▶ Your assignment: Only one stretch of the data below is needed. Output the lines from the one with "420 | 1990 |" up to and including the one with "430 | 2210 |", exactly as they stand.

(Beginning of Dataset entries)

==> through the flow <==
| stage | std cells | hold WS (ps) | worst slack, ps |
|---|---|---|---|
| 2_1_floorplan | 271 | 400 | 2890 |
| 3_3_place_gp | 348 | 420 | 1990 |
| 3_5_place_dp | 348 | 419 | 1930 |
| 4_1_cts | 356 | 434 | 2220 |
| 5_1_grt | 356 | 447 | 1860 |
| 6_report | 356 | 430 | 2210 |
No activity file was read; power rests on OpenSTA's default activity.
==> src/rtl/uart_rx_deframer.sv <==
// rtl/uart_rx_deframer.sv - UART receive deframer: start detect, mid-bit sampling,
// optional parity, stop check, and a valid/ready byte output with error flags.
module uart_rx_deframer #(
  parameter int BAUD_DIV = 868,
  parameter int PARITY   = 0
) (
  input  logic       clk,
  input  logic       rst_n,
  input  logic       rxd_filtered,
  output logic [7:0] rx_data,
  output logic       rx_valid,
  input  logic       rx_ready,
  output logic       rx_frame_err,
  output logic       rx_parity_err,
  output logic       rx_overrun,
  output logic       rx_busy
);

  localparam int CW = (BAUD_DIV > 1) ? $clog2(BAUD_DIV) : 1;
  localparam logic [CW-1:0] HALF_LOAD = CW'(BAUD_DIV / 2 - 1);
  localparam logic [CW-1:0] FULL_LOAD = CW'(BAUD_DIV - 1);
  localparam logic          ODD_PAR   = (PARITY == 1);

  typedef enum logic [2:0] {
    S_IDLE,
    S_START,
    S_DATA,
    S_PARITY,
    S_STOP,
    S_BREAK
  } state_t;

  state_t        state;
  logic          rxd_prev;
  logic [CW-1:0] cnt;
  logic [2:0]    bit_idx;
  logic [7:0]    shreg;
  logic          par_err;
  logic          start_cond;
  logic          strobe;
  logic          counting;

  assign start_cond = (state == S_IDLE) & rxd_prev & ~rxd_filtered;
  assign strobe     = (cnt == '0);
  assign counting   = (state != S_IDLE) && (state != S_BREAK);
  assign rx_busy    = (state != S_IDLE);

  always_ff @(posedge clk or negedge rst_n) begin
    if (!rst_n) begin
      rxd_prev <= 1'b1;
    end else begin
      rxd_prev <= rxd_filtered;
    end
  end

  // First sample lands half a bit after the edge, every later one a full bit apart.
  always_ff @(posedge clk or negedge rst_n) begin
    if (!rst_n) begin
      cnt <= '0;
    end else if (start_cond) begin
      cnt <= HALF_LOAD;
    end else if (counting) begin
      cnt <= strobe ? FULL_LOAD : cnt - CW'(1);
    end
  end

  always_ff @(posedge clk or negedge rst_n) begin
    if (!rst_n) begin
      state         <= S_IDLE;
      bit_idx       <= '0;
      shreg         <= '0;
      par_err       <= 1'b0;
      rx_data       <= '0;
      rx_valid      <= 1'b0;
      rx_frame_err  <= 1'b0;
      rx_parity_err <= 1'b0;
      rx_overrun    <= 1'b0;
    end else begin
      rx_overrun <= 1'b0;
      if (rx_valid && rx_ready) begin
        rx_valid <= 1'b0;
      end
      case (state)
        S_IDLE: begin
          if (start_cond) begin
            state <= S_START;
          end
        end
        S_START: begin
          if (strobe) begin
            if (rxd_filtered) begin
              state <= S_IDLE;
            end else begin
              state   <= S_DATA;
              bit_idx <= '0;
              par_err <= 1'b0;
            end
          end
        end
        S_DATA: begin
          if (strobe) begin
            shreg   <= {rxd_filtered, shreg[7:1]};
            bit_idx <= bit_idx + 3'd1;
            if (bit_idx == 3'd7) begin
              state <= (PARITY != 0) ? S_PARITY : S_STOP;
            end
          end
        end
        S_PARITY: begin
          if (strobe) begin
            par_err <= ((^shreg) ^ rxd_filtered) != ODD_PAR;
            state   <= S_STOP;
          end
        end
        S_STOP: begin
          if (strobe) begin
            // A completion takes precedence over the plain accept above.
            if (!rx_valid || rx_ready) begin
              rx_data       <= shreg;
              rx_frame_err  <= ~rxd_filtered;
              rx_parity_err <= par_err;
              rx_valid      <= 1'b1;
            end else begin
              rx_overrun <= 1'b1;
            end
            state <= rxd_filtered ? S_IDLE : S_BREAK;
          end
        end
        S_BREAK: begin
          if (rxd_filtered) begin
            state <= S_IDLE;
          end
        end
        default: state <= S_IDLE;
      endcase
    end
  end

endmodule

(End of Dataset entries)

▶ Task answer:
| 3_3_place_gp | 348 | 420 | 1990 |
| 3_5_place_dp | 348 | 419 | 1930 |
| 4_1_cts | 356 | 434 | 2220 |
| 5_1_grt | 356 | 447 | 1860 |
| 6_report | 356 | 430 | 2210 |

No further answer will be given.